Ron de Ponsigue (also called Ponsigue's liquor) is a traditional alcoholic beverage from eastern Venezuela, particularly the states of Anzoátegui, Sucre, Monagas and Nueva Esparta. It is produced by macerating the local tropical fruit ponsigue (Ziziphus mauritiana), in rum or aguardiente (sugarcane schnapps), resulting in a fruit-flavored liqueur. This beverage is commonly consumed after holidays and at celebrations.

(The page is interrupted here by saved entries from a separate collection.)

==> branch delta <==
==> flow/design.v <==
`timescale 1ns / 1ps
module division_float_32(clock, start, operand1, operand2, result, finish, illegal);
	input clock;  
	input start;  
	input [31:0] operand1, operand2;  
	output reg [31:0] result;  
	output reg finish;  
	output illegal;  
	reg [7:0] exponent;
	reg [23:0] significand1, significand2;
	reg [95:0] temp_operand1, temp_operand2;  
	reg [95:0] sub_result;
	reg [5:0] step;  
	always @(posedge clock) begin  
		if(start) begin
			significand1 = {1'b1, operand1[22:0]};
			significand2 = {1'b1, operand2[22:0]};
			temp_operand1 = {significand1, 24'b0};  
			temp_operand2 = {significand2, 48'b0};  
			finish = 0;
			step = 0;
		end
		if(step == 48) begin  
			sub_result = temp_operand1;  
			exponent = 127 + operand1[30:23] - operand2[30:23];
			if(sub_result[72:48] * 2 > significand2) begin
				sub_result = sub_result + 1;
			end
			if(sub_result[24]) begin
				result[22:0] = sub_result[23:1];
			end else begin
				exponent = exponent - 1;
				result[22:0] = sub_result[22:0];
			end
			if((127 + operand1[30:23]) < operand2[30:23]) begin
				exponent = 0;
			end
			result[31] = operand1[31] ^ operand2[31];
			result[30:23] = exponent;
			if(operand1 == 0) result = 0;
			finish = 1;
		end else begin  
			temp_operand1 = temp_operand1 << 1;  
			if (temp_operand1 >= temp_operand2) temp_operand1 = temp_operand1 - temp_operand2 + 1;
			step = step + 1;  
		end
	end
	assign illegal = (operand2 == 0) ? 1 : 0;  
endmodule
== exp/ember ==
Design IOTDF, start of the top module:
module IOTDF( clk, rst, in_en, iot_in, fn_sel, busy, valid, iot_out);
        input          clk;
        input          rst;
        input          in_en;
        input  [7:0]   iot_in;
        input  [2:0]   fn_sel;
        output         busy;
        output         valid;
        output [127:0] iot_out;
        wire [3:0] cnt_cycle;
        wire [2:0] cnt_data;
        wire out_en;
        wire f1_en, f2_en, f3_en, f4_en, f5_en, f6_en, f7_en;
        ctrl ctrl0(.clk(clk),
                   .rst(rst),
                   .in_en(in_en),
                   .fn_sel(fn_sel),
                   .out_en(out_en),
                   .busy(busy),
                   .valid(valid),
                   .cnt_cycle(cnt_cycle),
                   .cnt_data(cnt_data)
                   );
        proc proc0(.clk(clk),
                   .f1_en(f1_en),
                   .f2_en(f2_en),
                   .f3_en(f3_en),
                   .f4_en(f4_en),
                   .f5_en(f5_en),
                   .f6_en(f6_en),
                   .f7_en(f7_en),
                   .rst(rst),
                   .valid(valid),
                   .in_en(in_en),
                   .iot_in(iot_in),
                   .fn_sel(fn_sel),
                   .cnt_cycle(cnt_cycle),
  ...
For scale: ~14,000 cells after synthesis, about 1,200 flip-flops, ~91,000 µm² of cells after synthesis.
Settings: LEC_CHECK=0, ABC_AREA=1, CAP_MARGIN=20, CELL_PAD_IN_SITES_DETAIL_PLACEMENT=2, CELL_PAD_IN_SITES_GLOBAL_PLACEMENT=1, CORE_ASPECT_RATIO=1.04, CORE_MARGIN=8, CORE_UTILIZATION=23, CTS_CLUSTER_DIAMETER=329, CTS_CLUSTER_SIZE=66, GPL_ROUTABILITY_DRIVEN=1, GPL_TIMING_DRIVEN=1, MAX_ROUTING_LAYER=met4, MIN_ROUTING_LAYER=met1, PLACE_DENSITY=0.81, SETUP_SLACK_MARGIN=2.42, SLEW_MARGIN=5; clock period 8.08 ns.
run.sh (not shown) runs the stock make flow with config.mk's settings and CLKGATE_MAP_FILE=.
What ended exp/ember was a tool error in 5_1_grt; the run never finished.
Input-level comparison between exp/indigo and exp/ember:
==> flow/config.mk <==
export PLATFORM = sky130hd
export DESIGN_NAME = IOTDF
export DESIGN_NICKNAME = IOTDF
export VERILOG_FILES = /design/flow/design.v
export SDC_FILE = /design/flow/constraint.sdc
export NUM_CORES = 4
export LEC_CHECK = 0
export CAP_MARGIN = 20
export CORE_MARGIN = 2
export CORE_UTILIZATION = 70
export CTS_CLUSTER_SIZE = 49
export PLACE_DENSITY_LB_ADDON = 0.0
export SLEW_MARGIN = 20
==> flow/constraint.sdc <==
create_clock -name core_clock -period 5.89 [get_ports {clk}]
set_input_delay 1.1780 -clock core_clock [delete_from_list [all_inputs] [get_ports {clk}]]
set_output_delay 1.1780 -clock core_clock [all_outputs]
set_load 0.01 [all_outputs]
### Flow results
- exp/indigo never completed, since it errored out during 5_1_grt.
- Cmp exp/indigo and exp/ember / area after synthesis / higher: exp/ember
- Between exp/indigo and exp/ember, area of the chip is lower for exp/indigo, exp/ember comes in above that.
- Of exp/indigo and exp/ember, it is exp/indigo that has the lower routability congestion estimate from global placement.
- Changes observed in exp/indigo relative to exp/ember: fraction of the yosys area taken by sequential cells picked up an extra 4.3 points, yosys-reported design area after synthesis decreased by about 12% relative to the old numbers.
- exp/indigo gives more area share of and-or/or-and cells after synthesis than exp/ember did.
- Post-synthesis cell count from yosys, exp/indigo vs exp/ember: down by more than a quarter
- TritonCTS sink count came out exactly the same in exp/indigo and exp/ember.
- Fraction of synthesized cell area in xor and xnor cells on exp/indigo is up relative to exp/ember.
- Changes observed in exp/indigo relative to exp/ember: adder and majority cell fraction of the synthesized area +1.9 points; core utilization at floorplan higher.
> inputs changed (exp/indigo -> exp/lagoon)
--- a/flow/config.mk
+++ b/flow/config.mk
@@ -9,5 +9,3 @@
 export CORE_MARGIN = 2
-export CORE_UTILIZATION = 70
-export CTS_CLUSTER_SIZE = 49
-export PLACE_DENSITY_LB_ADDON = 0.0
+export CORE_UTILIZATION = 58
 export SLEW_MARGIN = 20
==> flow/constraint.sdc <==
create_clock -name core_clock -period 5.18 [get_ports {clk}]
set_input_delay 1.0360 -clock core_clock [delete_from_list [all_inputs] [get_ports {clk}]]
set_output_delay 1.0360 -clock core_clock [all_outputs]
set_load 0.01 [all_outputs]
Findings:
- Any difference in synthesized cell count between exp/lagoon and exp/indigo is small enough to ignore.
- Synthesized area came out exactly the same in exp/lagoon and exp/indigo.
- The layout from exp/lagoon, despite a flow that completed every stage, fails the layout checks, with the failing checks listed as setup timing.
- Of exp/lagoon and exp/indigo, the higher placed standard-cell area belongs to exp/lagoon.
- From exp/indigo to exp/lagoon the numbers moved as follows: setup slack at placement has decreased; starting density of the core has decreased; async set-or-reset flop fraction in the synthesized netlist has remained practically unchanged.
- exp/lagoon vs. exp/indigo: number of cell rows went up by 9.7%.
- exp/lagoon falls short of exp/indigo in die size.
== JK ==
==> flow/design.v <==
`timescale 1ns/10ps
module  SOBEL(clk,reset,busy,ready,iaddr,idata,cdata_rd,cdata_wr,caddr_rd,caddr_wr,cwr,crd,csel	);
	input clk,reset;
	input ready;
	input [7:0] idata;
	input [7:0] cdata_rd;
	output reg busy;
	output reg [16:0] iaddr;
	output reg [7:0] cdata_wr;
	output [15:0] caddr_rd;
	output reg [15:0] caddr_wr;
	output reg cwr;
	output crd;
	output reg [1:0] csel;
	assign caddr_rd = 16'd0;
	assign crd = 1'b0;
	localparam IDLE = 2'd0, READ = 2'd1, WRITE = 2'd2, DONE = 2'd3;
	reg [1:0] state;
	reg [3:0] count;
	reg [16:0] count_iaddr;    
	reg [16:0] w_count;        
	reg [71:0] pixel_value;    
	reg [7:0] sobel_x;
	wire [71:0] win = {idata, pixel_value[63:0]};
	wire [7:0] p0 = win[7:0],   p1 = win[15:8],  p2 = win[23:16];
	wire [7:0] p3 = win[31:24], p5 = win[47:40];
	wire [7:0] p6 = win[55:48], p7 = win[63:56], p8 = win[71:64];
	wire signed [11:0] gx = $signed({4'b0, p0}) + $signed({3'b0, p3, 1'b0}) + $signed({4'b0, p6})
	                      - $signed({3'b0, p5, 1'b0}) - $signed({4'b0, p2}) - $signed({4'b0, p8});
	wire signed [11:0] gy_r = $signed({4'b0, pixel_value[7:0]}) + $signed({3'b0, pixel_value[15:8], 1'b0}) + $signed({4'b0, pixel_value[23:16]})
	                        - $signed({3'b0, pixel_value[63:56], 1'b0}) - $signed({4'b0, pixel_value[55:48]}) - $signed({4'b0, pixel_value[71:64]});
	function [7:0] clamp(input signed [11:0] v);
		if (v > 255) clamp = 8'd255;
		else if (v < 0) clamp = 8'd0;
		else clamp = v[7:0];
	endfunction
	wire [8:0] temp_combine = sobel_x + cdata_wr + 9'd1;
	always @(posedge clk)
	begin
		if (reset) begin
			state <= IDLE;
			busy <= 1'b0;
			cwr <= 1'b0;
			csel <= 2'b00;
			count <= 4'd0;
			iaddr <= 17'd0;
			count_iaddr <= 17'd0;
			w_count <= 17'd0;
			caddr_wr <= 16'd0;
			cdata_wr <= 8'd0;
		end
		else begin
			case (state)
			IDLE: begin
				if (ready) begin
					busy <= 1'b1;
					state <= READ;
					count <= 4'd0;
					count_iaddr <= 17'd0;
					iaddr <= 17'd0;
					w_count <= 17'd0;
				end
			end
			READ: begin
				pixel_value[count*8 +: 8] <= idata;
				if (count == 4'd8) begin
					cwr <= 1'b1;
					csel <= 2'b01;
					cdata_wr <= clamp(gx);
					sobel_x <= clamp(gx);
					caddr_wr <= w_count[15:0];
					state <= WRITE;
				end
				else begin
					if (count == 4'd2 || count == 4'd5)
						iaddr <= iaddr + 17'd256;
					else
						iaddr <= iaddr + 17'd1;
					count <= count + 4'd1;
				end
			end
			WRITE: begin
				if (csel == 2'b01) begin
					csel <= 2'b10;
					cdata_wr <= clamp(gy_r);
				end
				else if (csel == 2'b10) begin
					csel <= 2'b11;
					cdata_wr <= temp_combine[8:1];
				end
				else begin
					cwr <= 1'b0;
					csel <= 2'b00;
					count <= 4'd0;
					w_count <= w_count + 17'd1;
					if (w_count == 17'd65535) begin
						busy <= 1'b0;
						state <= DONE;
					end
					else begin
						state <= READ;
						if (count_iaddr % 258 == 255) begin
							count_iaddr <= count_iaddr + 17'd3;
							iaddr <= count_iaddr + 17'd3;
						end
						else begin
							count_iaddr <= count_iaddr + 17'd1;
							iaddr <= count_iaddr + 17'd1;
						end
					end
				end
			end
			default: ;
			endcase
		end
	end
endmodule
clock: 10.1 ns
lec_check: 0
cap_margin: 20
core_margin: 2
core_utilization: 72
cts_cluster_diameter: 25
cts_cluster_size: 37
max_routing_layer: met4
setup_slack_margin: 1.51
slew_margin: 20
run.sh (not shown) runs the stock make flow with config.mk's settings and CLKGATE_MAP_FILE=.
For MS, these inputs were changed with respect to JK:
- a deleted MAX_ROUTING_LAYER that had been met4
- a deleted CTS_CLUSTER_DIAMETER that had been 25
- a change of CAP_MARGIN from 20 to 0
- a deleted SETUP_SLACK_MARGIN that had been 1.51
- a deleted CTS_CLUSTER_SIZE that had been 37
- a change of the clock period (ns, I/O delays scaled along) from 10.1 to 7.95
Findings:
What JK reported for HPWL reported at the end of detailed placement has to be multiplied by 1.15 to get the figure for MS.
Post-place setup slack was lower in MS than in JK.
Number of buffers added for setup after CTS is higher on JK
From JK to MS, area of the synthesized netlist per yosys stat did not move at all.
As far as simple logic cell fraction of the synthesized area goes, JK and MS are indistinguishable; the numbers are identical.
Placed instance area, MS vs JK: up by more than 10%
Per the comparison of MS with JK, number of placed instances, taps included higher, final estimated routing congestion in global placement lower.
As far as port buffer count goes, JK and MS are indistinguishable; the numbers are identical.
Tool error GRT-0232 stopped MS during 5_1_grt; no final results.
Relative to MS, the following input files were edited for AL:
- CORE_UTILIZATION now 40, was 72
- CAP_MARGIN now 20, was 0
- the clock period (ns, I/O delays scaled along) now 9.6, was 7.95
==> comparison <==
Comparing MS and AL, the one run not ending clean was MS.
For MS, the flow was terminated by a tool error in 5_1_grt and produced no final design.
Looking only at chip area, and setting everything else aside, the lower value of MS and AL goes to MS.
Number of clock sinks seen by CTS came out exactly the same in MS and AL.
Sort MS and AL by post-CTS repair timing setup buffer count desc -> top: MS
Placement-stage worst setup slack for AL is higher than for MS.
Per the comparison of AL with MS, row count increased by 36% relative to the old numbers, horizontal die size increased by 33% relative to the old numbers.
Relative to MS, the vertical die size of AL is higher by 45 µm.
Of MS and AL, MS shows the higher share of the core filled by cells before placement, with AL below it.
Of MS and AL, MS shows the higher post-detailed-placement half-perimeter wirelength, with AL below it.
Comparing AL against MS, there is no change at all in maximum buffer depth of the clock tree.
Post-cts gate resize count was lower in the run labelled AL.
The following lists how TR was set up differently from AL:
- CTS_CLUSTER_SIZE newly set to 100
- CORE_UTILIZATION changed from 40 to 59
- CORE_MARGIN changed from 2 to 6
- TNS_END_PERCENT newly set to 15
- CORE_ASPECT_RATIO newly set to 1.4
- CTS_CLUSTER_DIAMETER newly set to 308
--- outcome ---
- AL → TR: count of plain and timing-repair buffers grew by 4, final worst-path setup slack increased by 110 ps relative to the old numbers.
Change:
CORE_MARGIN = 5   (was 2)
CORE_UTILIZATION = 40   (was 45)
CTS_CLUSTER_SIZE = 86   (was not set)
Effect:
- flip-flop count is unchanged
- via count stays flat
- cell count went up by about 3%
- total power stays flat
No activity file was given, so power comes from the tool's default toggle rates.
job 6112:
==> flow/design.v (excerpt) <==
module blockRunner(
    input wire CLK,              
    input wire RST_BTN,          
    output wire VGA_HS_O,        
    output wire VGA_VS_O,        
    output reg [3:0] VGA_R,      
    output reg [3:0] VGA_G,      
    output reg [3:0] VGA_B,      
    output wire a, ba, c, d, e, f, g,
    output wire a1, ba1, c1, d1, e1, f1, g1,
    output wire a2, ba2, c2, d2, e2, f2, g2,
    output wire a3, ba3, c3, d3, e3, f3, g3,
    input SW0,
    input KEY0,
    input KEY1,
    input KEY2,
    input KEY3
    );
Size in the first run: ~3400 cells after synthesis.
clock: 6.06 ns
lec_check: 0
abc_area: 1
cap_margin: 20
cell_pad_in_sites_global_placement: 3
core_margin: 2
core_utilization: 71
cts_cluster_diameter: 23
min_routing_layer: met2
setup_slack_margin: 0.81
slew_margin: 35
tns_end_percent: 60
run.sh (not shown) runs the stock make flow with config.mk's settings and CLKGATE_MAP_FILE=.
Stage in which a tool error killed job 6112: global placement without I/O (3_1_place_gp_skip_io).
--- input diff job 6112..job 947 ---
Settings: ABC_AREA: 1 -> unset; CTS_CLUSTER_SIZE: unset -> 47; CTS_CLUSTER_DIAMETER: 23 -> unset; MIN_ROUTING_LAYER: met2 -> unset; CORE_UTILIZATION: 71 -> 66; SETUP_SLACK_MARGIN: 0.81 -> unset; TNS_END_PERCENT: 60 -> unset; CELL_PAD_IN_SITES_GLOBAL_PLACEMENT: 3 -> unset; SLEW_MARGIN: 35 -> 20; the clock period (ns, I/O delays scaled along): 6.06 -> 6.75.
Results
- Looking at the reports, job 947 completed the entire flow and the layout it produced met the timing, DRC and antenna checks.
- From job 6112 to job 947 the numbers moved as follows: horizontal die dimension higher, height of the die higher, post-synthesis cell area lower.
Changes in job 2029 relative to job 947:
Settings: CTS_CLUSTER_SIZE removed (was 47); CORE_UTILIZATION changed from 66 to 40; the clock period (ns, I/O delays scaled along) changed from 6.75 to 8.31.
## What came out
Delta(fraction of power consumed by combinational cells, job 2029 - job 947) < 0. On job 2029: maximum ir drop on the vdd rail is about 54% lower than what job 947 gave. Job 2029 ends up with a number of nets in the layout that is about 1.1% lower than in job 947. Re post-CTS resize count: job 947 was higher than job 2029. For job 2029, the cell at the slowest stage of the critical path was edfxtp_1, unlike job 947, where it was clkdlybuf4s50_1. [compare] base=job 947 new=job 2029: slack of the worst reg-to-reg path saw an increase, post-route non-filler standard cell count went up 8.8%, maximum fanout encountered on the critical timing path rose 8.
== run A ==
==> flow/design.v (excerpt) <==
module testpc(
	clock,   
	reset,   
	pc,   
	instruction,   
	mem_data,   
	mem_addr,   
	mem_wdata,   
	mwrite_enable,
	mread_enable,
	regwrite_enable,   
	write_addr,   
	reg_write_data   
	);
Size in the first run: ~1,700 cells after synthesis, about 140 flip-flops, ~100 I/O pins.
export LEC_CHECK = 0
export ABC_AREA = 1
export CAP_MARGIN = 0
export CORE_ASPECT_RATIO = 1.86
export CORE_MARGIN = 7
export CORE_UTILIZATION = 58
export CTS_CLUSTER_DIAMETER = 252
export CTS_CLUSTER_SIZE = 100
export SLEW_MARGIN = 20
export TNS_END_PERCENT = 20
create_clock -name core_clock -period 16.0 [get_ports {clock}]
run.sh (not shown) runs the stock make flow with config.mk's settings and CLKGATE_MAP_FILE=.
Run A completed; timing, DRC and antenna clean
Input changes introduced in run B (baseline for comparison: run A):
Settings: swapping 58 for 64 in CORE_UTILIZATION; swapping 7 for 10 in CORE_MARGIN; clearing CORE_ASPECT_RATIO, which used to be 1.86; swapping 0 for 30 in CAP_MARGIN.
### Flow results
Against run A, run B comes in 1.7 points higher on met3 capacity usage during global routing. In the tables for run B and run A, portion of total power attributed to the clock network reads lower with run A. Compared to run A, the routing of run B uses less wire. Combinational cell fraction of total power for run B: 0.3 points up relative to run A. On worst-case headroom to the max-slew limit, run B does better than run A. The via count number comes out lower for run A vs run B. NOTE horizontal die dimension run A->run B increased by more than a quarter. Changes observed in run B relative to run A: HPWL after detailed placement fell 1.7 mm, post-placement cell count lower.
Setup changes, run B to run C
Settings: PLACE_DENSITY_LB_ADDON: unset -> 0.04; CTS_CLUSTER_SIZE: 100 -> 98; CAP_MARGIN: 30 -> 0; CORE_UTILIZATION: 64 -> 30; CTS_CLUSTER_DIAMETER: 252 -> 396; CORE_ASPECT_RATIO: unset -> 0.5; TNS_END_PERCENT: 20 -> unset; CELL_PAD_IN_SITES_GLOBAL_PLACEMENT: unset -> 2; CORE_MARGIN: 10 -> 2.
### Flow results
Compared with run B, via count in run C decreased by a little under 10%. Looking at count of plain and timing-repair buffers in the layout, run C sits above run B. NOTE number of non-filler instances in the completed layout run B->run C increased by more than 10%. Insertion delay of the later-clocked pin in the worst-skew pair on run C is up relative to run B. Share of the clock period used by the worst path: run C < run B. Side by side, design area turned out higher in run C than in run B. The worst setup slack number comes out lower for run B vs run C. As far as chip area estimate from yosys synthesis goes, run C and run B are indistinguishable; the numbers are identical. NOTE number of design-rule violations left by the first detailed-router iteration run B->run C decreased by more than a quarter.
## Diff of input files: run D against run C
Settings: TNS_END_PERCENT newly set to 20; CTS_CLUSTER_DIAMETER changed from 396 to 252; CORE_ASPECT_RATIO removed (was 0.5); PLACE_DENSITY_LB_ADDON removed (was 0.04); CORE_UTILIZATION changed from 30 to 58; CAP_MARGIN changed from 0 to 20; CELL_PAD_IN_SITES_GLOBAL_PLACEMENT removed (was 2); CTS_CLUSTER_SIZE changed from 98 to 100; CORE_MARGIN changed from 2 to 7.
==> results <==
- Run C ended up with instruction[0] as its critical path startpoint; run D ended up with instruction[3].
- Diff run C -> run D | share of power burned in registers | increase of 1.6 points
- Met1 usage, run D and run C: lower on run C
- Diff run C -> run D: number of gates on the worst path with buffers counted fell 20%, wire length reported by the detailed router went down, power per cell area shrank by 3.5 nW/um^2.


Starting RTL as in the previous note.
clock: 15.4 ns
lec_check: 0
cap_margin: 20
core_margin: 2
core_utilization: 40
slew_margin: 20
The first run passed the timing, design-rule and antenna checks.
Edit:
--- a/flow/config.mk
+++ b/flow/config.mk
@@ -10 +10,3 @@
-export CORE_UTILIZATION = 40
+export CORE_UTILIZATION = 72
+export HOLD_SLACK_MARGIN = -0.08
+export PLACE_DENSITY = 0.79
@@ -11,0 +14 @@
+export TNS_END_PERCENT = 5
==> flow/constraint.sdc (replaced) <==
create_clock -name core_clock -period 13.7 [get_ports {clock}]
set_input_delay 2.7400 -clock core_clock [delete_from_list [all_inputs] [get_ports {clock}]]
set_output_delay 2.7400 -clock core_clock [all_outputs]
set_load 0.01 [all_outputs]
With this change the flow finished but failed the layout checks on negative setup slack.
Sequential power climbs by about a fifth.
Final cell count drops by a little under a tenth.
Global-route usage climbs by 27 points.
Wire length climbs by roughly a tenth.
Core utilization climbs by 41 points.
Setup slack loses 0.38 ns.
Clock power climbs by a little under a tenth.
Power climbs by about a fifth.
Edit:
--- a/flow/config.mk
+++ b/flow/config.mk
@@ -11,2 +11,3 @@
-export HOLD_SLACK_MARGIN = -0.08
-export PLACE_DENSITY = 0.79
+export CTS_CLUSTER_SIZE = 74
+export PLACE_DENSITY_LB_ADDON = 0.28
+export SETUP_SLACK_MARGIN = -0.66
@@ -14 +14,0 @@
-export TNS_END_PERCENT = 5
==> flow/constraint.sdc (replaced) <==
create_clock -name core_clock -period 11.0 [get_ports {clock}]
set_input_delay 2.2000 -clock core_clock [delete_from_list [all_inputs] [get_ports {clock}]]
set_output_delay 2.2000 -clock core_clock [all_outputs]
set_load 0.01 [all_outputs]
The changed run ended with an error in global routing, error GRT-0116.
Synthesized area is unchanged.
Die area is unchanged.
Synthesized cell count is unchanged.
Edit:
--- a/flow/config.mk
+++ b/flow/config.mk
@@ -10,4 +10 @@
-export CORE_UTILIZATION = 72
-export CTS_CLUSTER_SIZE = 74
-export PLACE_DENSITY_LB_ADDON = 0.28
-export SETUP_SLACK_MARGIN = -0.66
+export CORE_UTILIZATION = 40
==> flow/constraint.sdc (replaced) <==
create_clock -name core_clock -period 15.8 [get_ports {clock}]
set_input_delay 3.1600 -clock core_clock [delete_from_list [all_inputs] [get_ports {clock}]]
set_output_delay 3.1600 -clock core_clock [all_outputs]
set_load 0.01 [all_outputs]
Now the flow passed the timing, design-rule and antenna checks.
Area after synthesis is unchanged.
Synthesized cell count does not change.
Die area went up by 77%.
Edit:
--- a/flow/config.mk
+++ b/flow/config.mk
@@ -8 +8,2 @@
-export CAP_MARGIN = 20
+export CAP_MARGIN = 40
+export CORE_ASPECT_RATIO = 0.53
@@ -11,0 +13 @@
+export TNS_END_PERCENT = 85
==> flow/constraint.sdc (replaced) <==
create_clock -name core_clock -period 16.0 [get_ports {clock}]
set_input_delay 3.2000 -clock core_clock [delete_from_list [all_inputs] [get_ports {clock}]]
set_output_delay 3.2000 -clock core_clock [all_outputs]
set_load 0.01 [all_outputs]
After rerunning:
- register-to-register slack gets better by 0.31 ns
- core utilization climbs by 0.16 points
- global-route usage climbs by 1.6 points
- via count climbs by about 3%
- count of clock-buffer cells in the layout falls by 1
- first-iteration DRC count increases by 50%
- final area grows by about 1%
- die area stays flat
- final cell count increases by about 1.4%
No activity file was given, so power comes from the tool's default toggle rates.
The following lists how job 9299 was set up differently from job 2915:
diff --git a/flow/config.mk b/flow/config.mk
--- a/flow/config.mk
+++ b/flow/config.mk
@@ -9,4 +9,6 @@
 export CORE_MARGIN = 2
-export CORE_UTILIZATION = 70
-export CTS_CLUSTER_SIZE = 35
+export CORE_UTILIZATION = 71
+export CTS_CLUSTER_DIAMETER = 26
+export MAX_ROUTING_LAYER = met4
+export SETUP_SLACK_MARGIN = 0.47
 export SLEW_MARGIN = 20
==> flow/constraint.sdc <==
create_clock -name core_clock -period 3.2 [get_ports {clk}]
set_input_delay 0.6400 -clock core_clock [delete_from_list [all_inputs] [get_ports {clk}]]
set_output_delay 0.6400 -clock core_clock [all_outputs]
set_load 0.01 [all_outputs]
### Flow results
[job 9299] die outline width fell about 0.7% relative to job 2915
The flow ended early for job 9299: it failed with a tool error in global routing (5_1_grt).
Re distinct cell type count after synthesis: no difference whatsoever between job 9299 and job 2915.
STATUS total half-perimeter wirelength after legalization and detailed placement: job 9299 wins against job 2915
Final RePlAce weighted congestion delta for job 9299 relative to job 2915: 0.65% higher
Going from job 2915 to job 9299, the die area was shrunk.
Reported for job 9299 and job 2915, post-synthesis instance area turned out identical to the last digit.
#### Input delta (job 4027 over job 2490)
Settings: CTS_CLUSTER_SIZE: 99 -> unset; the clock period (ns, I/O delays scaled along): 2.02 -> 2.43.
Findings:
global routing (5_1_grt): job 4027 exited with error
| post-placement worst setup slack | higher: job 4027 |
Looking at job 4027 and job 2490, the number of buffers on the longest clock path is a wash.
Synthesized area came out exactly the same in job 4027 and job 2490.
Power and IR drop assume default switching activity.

When preparing it, the fruit is usually macerated in a jar of white rum with cloves, sugar, cinnamon and nutmeg, and left to rest for between one month and one year. After this time, it turns a darker colour.

== History ==
Ron de Ponsigue has regional origins tied to rural fruit preservation and home distilling traditions in eastern Venezuela. Local communities historically used available spirits, primarily sugarcane aguardiente or locally produced rum, as a base to macerate seasonal fruit and create flavored liqueurs for household consumption and festival use. Documentation of the drink can be found in regional cultural catalogs and municipal heritage inventories.

== Cultural ==
Ron de Ponsigue is associated with family gatherings, religious and civic holidays, and local festivals in eastern Venezuelan communities. It is served in small glasses as a digestif or celebratory drink and is considered part of regional culinary heritage.